In the 18th century, very important events in the history of cannabis happen:
Carl Linnaeus — a Swedish botanist — identifies a species of cannabis, Cannabis Sativa.
The Declaration of Independence in the United States is drafted on hemp paper.
Marijuana finally gets classified into two main species — Sativa and Indica — by a French naturalist Jean-Baptiste Lamarck.
The 20th century in America and Canada is a tumultuous time in the history of cannabis.
Mexican immigrants to the U.S. introduce smoking marijuana as a recreational drug to American culture.
In 1923, “Cannabis Indica (Indian Hemp) or hasheesh” is added to the Canadian Prime Minister’s Act to Prohibit the Improper Use of Opium and other Drugs. Cannabis joins opium, heroin and cocaine on the list of prohibited drugs.
A combination of Prohibition, unemployment and social unrest in America paint Mexican immigrants as the enemy and as a result 29 states outlaw cannabis by 1931.
The Marijuana Tax Act of 1937 formally criminalizes marijuana federally in America.

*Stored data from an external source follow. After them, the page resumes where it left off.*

`config.mk`:
```
export PLATFORM = sky130hd
export DESIGN_NAME = ps2_rx_fifo
export DESIGN_NICKNAME = d
export VERILOG_FILES = /design/src/rtl/kbd_pkg.sv /design/src/rtl/ps2_byte_fifo.sv /design/src/rtl/ps2_rx_fifo.sv
export SDC_FILE = /design/constraint.sdc
export NUM_CORES = 1
export LEC_CHECK = 0
export BUFFER_PORTS_ARGS = -buffer_cell sky130_fd_sc_hd__buf_2
export CORE_UTILIZATION = 47
export CTS_BUF_LIST = sky130_fd_sc_hd__clkbuf_16
export DETAILED_ROUTE_END_ITERATION = 8
export SYNTH_ARGS = -nofsm -noshare
export SYNTH_HDL_FRONTEND = slang
export SYNTH_HIERARCHICAL = 1
export SYNTH_SLANG_ARGS = --single-unit
```
`constraint.sdc`:
```
create_clock -name clk25 -period 7.3 [get_ports clk25]
set_input_delay 0.365 -clock clk25 [delete_from_list [all_inputs] [get_ports clk25]]
set_output_delay 0.365 -clock clk25 [all_outputs]
set_load 0.01 [all_outputs]
```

Excise taxes are placed on the sale, possession and transfer of all cannabis products except for specific industrial and medical uses.
In 1970, the United States Congress passes the Controlled Substances Act, which classifies marijuana as a Schedule 1 drug, along with LSD and heroin. According to the act, marijuana has no medicinal value and a high potential for abuse, giving it harsher criminal penalties.
Into the 21st century, cannabis makes great gains in legalization.
In 2001, Canada becomes the first country to legalize medical marijuana.
In 2012, Washington and Colorado become the first states in America to legalize cannabis for recreational use.
In 2013, Uruguay becomes the first country to legalize cannabis.
In 2018, Canada legalizes recreational marijuana, thus ending the history of cannabis prohibition in Canada.
These are just some of the ways cannabis has changed cultures around the world. From its start in China to its journey to The West, cannabis continues to be a healthy addition to our lives.